Une nouvelle solution qui encourage le recours aux ESAT, EA et CDTD réside dans les Groupements Momentanés d'Entreprises (GME), soit entre un établissement ou une entreprise du secteur protégé et adapté et une entreprise ordinaire, soit seulement entre établissements et entreprises du secteur protégé et adapté. Cette solution permet aux acheteurs de réduire le risque de dépendance lorsqu'ils font appel à ce type d'entreprises. Certains décrivent cette innovation comme l'avenir du secteur protégé et adapté.

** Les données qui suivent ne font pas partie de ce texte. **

File: src/rtl/c_mem_drain_pkg.sv
// Shared constants and the FSM state type for the C-memory drain stage.
//   C_DEPTH : number of C words drained per run
//   C_DW    : C word width
//   C_AW    : word index width (row = index[AW-1:2], column = index[1:0])
//   C_CSW   : checksum width, wide enough for DEPTH words of DW bits
package c_mem_drain_pkg;

  localparam int unsigned C_DEPTH = 1024;
  localparam int unsigned C_DW    = 21;
  localparam int unsigned C_AW    = 10;
  localparam int unsigned C_CSW   = C_DW + C_AW;

  typedef enum logic [1:0] {
    ST_IDLE  = 2'd0,
    ST_READ  = 2'd1,
    ST_DRAIN = 2'd2
  } state_e;

endpackage

File: src/rtl/c_drain_fifo.sv
// Two-entry first-in first-out buffer holding a C word plus its index.
// It absorbs the one-cycle read latency of the C memory.
//   clk, rst        : clock, asynchronous active-high reset
//   push_i          : write push_data_i/push_index_i at end of cycle
//   pop_i           : discard the head entry at end of cycle
//   count_o         : number of valid entries (0..2)
//   head_data_o     : data of the oldest entry
//   head_index_o    : index of the oldest entry
module c_drain_fifo
  import c_mem_drain_pkg::*;
#(
  parameter int unsigned DW = C_DW,
  parameter int unsigned AW = C_AW
) (
  input  logic          clk,
  input  logic          rst,
  input  logic          push_i,
  input  logic [DW-1:0] push_data_i,
  input  logic [AW-1:0] push_index_i,
  input  logic          pop_i,
  output logic [1:0]    count_o,
  output logic [DW-1:0] head_data_o,
  output logic [AW-1:0] head_index_o
);

  logic [DW-1:0] data_q  [2];
  logic [AW-1:0] index_q [2];
  logic          wr_ptr_q;
  logic          rd_ptr_q;
  logic [1:0]    count_q;
  logic [1:0]    count_d;

  // Occupancy update; simultaneous push and pop leaves the count unchanged.
  always_comb begin
    count_d = count_q;
    case ({push_i, pop_i})
      2'b10:   count_d = count_q + 2'd1;
      2'b01:   count_d = count_q - 2'd1;
      default: count_d = count_q;
    endcase
  end

  // Storage and pointers; entries clear on reset so the head reads zero.
  always_ff @(posedge clk or posedge rst) begin
    if (rst) begin
      for (int i = 0; i < 2; i++) begin
        data_q[i]  <= '0;
        index_q[i] <= '0;
      end
      wr_ptr_q <= 1'b0;
      rd_ptr_q <= 1'b0;
      count_q  <= 2'd0;
    end else begin
      count_q <= count_d;
      if (push_i) begin
        data_q[wr_ptr_q]  <= push_data_i;
        index_q[wr_ptr_q] <= push_index_i;
        wr_ptr_q          <= ~wr_ptr_q;
      end
      if (pop_i) begin
        rd_ptr_q <= ~rd_ptr_q;
      end
    end
  end

  assign count_o      = count_q;
  assign head_data_o  = data_q[rd_ptr_q];
  assign head_index_o = index_q[rd_ptr_q];

endmodule

File: src/rtl/c_mem_drain.sv
// Drains every word of the C result memory after a start pulse and streams
// them out on a valid/ready interface with index, last flag and checksum.
//   clk, rst          : clock, asynchronous active-high reset
//   start             : begin a drain (only honoured in IDLE)
//   busy              : high outside IDLE
//   finished          : one-cycle pulse after the last word is accepted
//   checksum          : sum of accepted words, cleared on start
//   mem_ra/mem_ca     : C memory row/column address
//   mem_nce, mem_nwrt : active-low chip enable (read issue), write disable
//   mem_do            : C memory read data, valid the cycle after issue
//   out_data/out_index/out_last/out_valid/out_ready : output stream
module c_mem_drain
  import c_mem_drain_pkg::*;
#(
  parameter int unsigned DEPTH = C_DEPTH,
  parameter int unsigned DW    = C_DW,
  parameter int unsigned AW    = C_AW
) (
  input  logic             clk,
  input  logic             rst,
  input  logic             start,
  output logic             busy,
  output logic             finished,
  output logic [DW+AW-1:0] checksum,
  output logic [AW-3:0]    mem_ra,
  output logic [1:0]       mem_ca,
  output logic             mem_nce,
  output logic             mem_nwrt,
  input  logic [DW-1:0]    mem_do,
  output logic [DW-1:0]    out_data,
  output logic [AW-1:0]    out_index,
  output logic             out_last,
  output logic             out_valid,
  input  logic             out_ready
);

  localparam int unsigned CSW = DW + AW;
  localparam logic [AW-1:0] LAST_IDX = AW'(DEPTH - 1);

  state_e         state_q;
  state_e         state_d;
  logic [AW-1:0]  addr_q;
  logic           inflight_q;
  logic [AW-1:0]  inflight_idx_q;
  logic [CSW-1:0] checksum_q;
  logic           finished_q;

  logic [1:0]     fifo_count;
  logic [DW-1:0]  head_data;
  logic [AW-1:0]  head_index;
  logic [2:0]     occupancy;
  logic           pop;
  logic           issue_c;
  logic           busy_c;

  assign out_valid = (fifo_count != 2'd0);
  assign pop       = out_valid & out_ready;
  assign occupancy = {1'b0, fifo_count} + {2'b00, inflight_q};

  // State register.
  always_ff @(posedge clk or posedge rst) begin
    if (rst) begin
      state_q <= ST_IDLE;
    end else begin
      state_q <= state_d;
    end
  end

  // Next-state logic.
  always_comb begin
    state_d = state_q;
    case (state_q)
      ST_IDLE:  if (start) state_d = ST_READ;
      ST_READ:  if (issue_c && (addr_q == LAST_IDX)) state_d = ST_DRAIN;
      ST_DRAIN: if (pop && out_last) state_d = ST_IDLE;
      default:  state_d = ST_IDLE;
    endcase
  end

  // Output logic: a read may issue while buffer + in-flight slot has room,
  // counting a same-cycle pop as freeing one entry.
  always_comb begin
    issue_c = 1'b0;
    busy_c  = (state_q != ST_IDLE);
    if (state_q == ST_READ) begin
      issue_c = (occupancy < 3'd2) || ((occupancy == 3'd2) && pop);
    end
  end

  // Issue counter, in-flight tracking, checksum and finished pulse.
  always_ff @(posedge clk or posedge rst) begin
    if (rst) begin
      addr_q         <= '0;
      inflight_q     <= 1'b0;
      inflight_idx_q <= '0;
      checksum_q     <= '0;
      finished_q     <= 1'b0;
    end else begin
      inflight_q <= issue_c;
      finished_q <= pop & out_last;
      if (issue_c) begin
        inflight_idx_q <= addr_q;
      end
      // Counter stops at the last address instead of wrapping.
      if ((state_q == ST_IDLE) && start) begin
        addr_q <= '0;
      end else if (issue_c && (addr_q != LAST_IDX)) begin
        addr_q <= addr_q + AW'(1);
      end
      if ((state_q == ST_IDLE) && start) begin
        checksum_q <= '0;
      end else if (pop) begin
        checksum_q <= checksum_q + CSW'(head_data);
      end
    end
  end

  // Read data lands in the buffer one cycle after its issue.
  c_drain_fifo #(
    .DW(DW),
    .AW(AW)
  ) u_fifo (
    .clk         (clk),
    .rst         (rst),
    .push_i      (inflight_q),
    .push_data_i (mem_do),
    .push_index_i(inflight_idx_q),
    .pop_i       (pop),
    .count_o     (fifo_count),
    .head_data_o (head_data),
    .head_index_o(head_index)
  );

  assign busy      = busy_c;
  assign finished  = finished_q;
  assign checksum  = checksum_q;
  assign mem_ra    = addr_q[AW-1:2];
  assign mem_ca    = addr_q[1:0];
  assign mem_nce   = ~issue_c;
  assign mem_nwrt  = 1'b1;
  assign out_data  = head_data;
  assign out_index = head_index;
  assign out_last  = out_valid && (head_index == LAST_IDX);

endmodule

File: config.mk
export PLATFORM = sky130hd
export DESIGN_NAME = c_mem_drain
export DESIGN_NICKNAME = d
export VERILOG_FILES = /design/src/rtl/c_mem_drain_pkg.sv /design/src/rtl/c_drain_fifo.sv /design/src/rtl/c_mem_drain.sv
export SDC_FILE = /design/constraint.sdc
export NUM_CORES = 1
export LEC_CHECK = 0
export BUFFER_PORTS_ARGS = -buffer_cell sky130_fd_sc_hd__buf_2
export CAP_MARGIN = 10
export CORE_ASPECT_RATIO = 0.5
export CORE_MARGIN = 5
export CORE_UTILIZATION = 30
export DETAILED_ROUTE_END_ITERATION = 10
export RECOVER_POWER = 25
export SLEW_MARGIN = 40
export SYNTH_ARGS = -nofsm -noshare
export SYNTH_HDL_FRONTEND = slang
export SYNTH_HIERARCHICAL = 1
export SYNTH_SLANG_ARGS = --single-unit
File: constraint.sdc
create_clock -name clk -period 3.1 [get_ports clk]
set_clock_uncertainty 0.05 [all_clocks]
set_input_delay 0.155 -clock clk [delete_from_list [all_inputs] [get_ports clk]]
set_output_delay 0.155 -clock clk [all_outputs]
set_load 0.02 [all_outputs]
# After elaboration in Yosys (flattened, before gate mapping)
# Cells that the tools add are included.
[classes]
eq_ne = 11
n_bitwise = 7
muxes = 22
add_sub_neg = 5
n_lt_le_gt_ge = 4
reduce_logical = 15
[ops]
columns = ["op", "n"]
rows = [
  ["$mux 21", 4],
  ["$mux 31", 2],
  ["$mux 10", 6],
  ["$bwmux 42", 1],
  ["$add 31x21->31", 1],
  ["$demux 21 s1", 1],
  ["$bwmux 20", 1],
  ["$eq 10x10->1 const B", 2],
  ["$add 10x1->10 const B", 1],
  ["$demux 10 s1", 1],
  ["$ne 10x10->1 const B", 1],
  ["$reduce_bool 2->1", 5],
  ["$logic_and 1x1->1", 7],
  ["$mux 2", 3],
  ["$ne 2x2->1 const B", 3],
  ["$pmux 2 s3", 1],
  ["$eq 2x1->1 const B", 2],
  ["$eq 2x2->1 const B", 2],
  ["$ge 2x2->1 const B", 2],
  ["$not 1->2", 2],
  ["$pmux 2 s2", 1],
  ["$add 2x1->3", 1],
  ["$eq 3x2->1 const B", 1],
  ["$lt 3x2->1 const B", 1],
  ["other kinds (9)", 12],
]
[word_totals]
output_inout_bits = 78
regBits = 121
inputBits = 25

# Depth between registers and ports, before layout
# Gate-level depths: netlist of the first run.
[logic_depth]
word_depth = 9
ltp_mapped = 13

# Cells and area by module
# The synthesis of the first run kept the hierarchy.
[modules_own_cells]
columns = ["module", "cells_per_inst", "instances", "area_each_um2"]
rows = [
  ["c_mem_drain", 421, 1, 3694.8],
  ["c_drain_fifo", 180, 1, 2840.2],
]

# Worst setup path after synthesis of the first run
# No wires, ideal clock.
[synth_path]
path_kind = "reg-to-reg"
start = "register u_fifo.rd_ptr_q"
end = "register checksum_q[23] (netlist: checksum[23])"
n_path_buf = 2
arrival_ns = 2.808
stages_incl_launch_ff = 12
path_slack_ns = 0.122
period_less_slack_ns = 2.978
path_cell_list = "dfrtp_1 -> clkbuf_1 -> buf_4 -> mux2_2 -> ha_1 -> a21o_1 -> a31oi_1 -> a21oi_1 -> o21ai_2 -> a21boi_2 -> or3_1 -> and3_1"
[synth_between]
elab_chain_len = 7
[synth_rtl]
columns = ["element", "line", "rtl"]
rows = [
  ["start, declared", "c_drain_fifo.sv:29", "logic rd_ptr_q;"],
  ["start signal, assigned", "c_drain_fifo.sv:61", "rd_ptr_q <= ~rd_ptr_q;"],
  ["$not 1->2 (not written as such)", "c_drain_fifo.sv:67", "assign head_data_o = data_q[rd_ptr_q];"],
  ["$mux 21 (not written as such) (3 in a row)", "c_drain_fifo.sv:67", ""],
  ["named net out_data[4]", "c_mem_drain.sv:30", "output logic [DW-1:0] out_data,"],
  ["$add 31x21->31", "c_mem_drain.sv:113", "checksum_q <= checksum_q + CSW'(head_data);"],
  ["$mux 31", "c_mem_drain.sv:112", "end else if (pop) begin"],
  ["$mux 31", "c_mem_drain.sv:110", "if ((state_q == ST_IDLE) && start) begin"],
  ["end signal, assigned", "c_mem_drain.sv:113", ""],
  ["end, declared", "c_mem_drain.sv:45", "logic [CSW-1:0] checksum_q;"],
]
# The timed path passes the listed nets, and every way through them passes these cells. The select of a mux whose other input is x is not followed.
# A chain may end at the register's enable or synchronous reset.

# Worst setup path after layout of the first run
[layout_path]
start = "register u_fifo.rd_ptr_q"
end = "register checksum_q[22] (netlist: checksum[22])"
[layout_between]
elab_chain_len = 7
[layout_rtl]
columns = ["element", "line"]
rows = [
  ["$not 1->2 (not written as such)", "c_drain_fifo.sv:67"],
  ["$mux 21 (not written as such) (3 in a row)", "c_drain_fifo.sv:67"],
  ["$add 31x21->31", "c_mem_drain.sv:113"],
  ["$mux 31", "c_mem_drain.sv:112"],
  ["$mux 31", "c_mem_drain.sv:110"],
]
# No other way between the ends. The select of a mux whose other input is x is not followed.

Afin de rassembler ces petites organisations et de les aider à développer leurs relations commerciales, de nombreuses fédérations et associations ont été créées. A la fois informatives et soucieuses de l'évolution de ce secteur, ces dernières mettent à disposition des services achats des bases de données facilitant leur sourcing, autant d'un point de vue géographique que sectoriel.
Ainsi, toutes les conditions sont réunies pour permettre aux entreprises ordinaires et à leurs services achats d'utiliser l'externalisation et la sous-traitance de certaines tâches de manière efficiente, ce qui leur permet également de construire des partenariats évolutifs et durables au sein de l'économie sociale et solidaire française.

Avoir recours au secteur protégé et adapté, une démarche éthique
Les pratiques éthiques et durables sont devenues progressivement de nouveaux intérêts pour la fonction achat. Grace à une position de plus en plus stratégique au sein de l'entreprise, la stratégie de la fonction achat se trouve être une déclinaison directe de la stratégie globale. Elle doit alors se conformer aux pratiques éthiques inscrites dans cette dernière.
L'éthique devient donc un pilier de la fonction achat et son développement s'articule autour de trois axes principaux : l'intégrité de l'acheteur, les pratiques fournisseurs et les achats responsables et solidaires. Si les deux premiers volets qui concernent le comportement des acheteurs et des fournisseurs dans leurs approches du respect des pratiques éthiques sont aujourd'hui bien développés dans les entreprises, le troisième l'est moins. Les achats auprès du secteur protégé et adapté permettent donc de développer l'axe des achats responsables et solidaires. 

Les avantages du recours au secteur protégé et adapté
Ces nouveaux achats auprès du secteur protégé et adapté apportent de multiples avantages aux entreprises : en respectant les nouvelles dispositions légales, ces achats permettent d'éliminer, ou du moins de réduire fortement, le coût de la contribution à l'AGEFIPH et au FIPHFP ; par ailleurs, ils peuvent être une nouvelle source de compétitivité face aux concurrents en termes d'engagement sociétal ; ils encouragent également le bien-être social au sein des effectifs et renforce donc la culture d'entreprise ; finalement, avoir recours au secteur protégé et adapté participe à l'amélioration de l'image des entreprises aux yeux du grand public.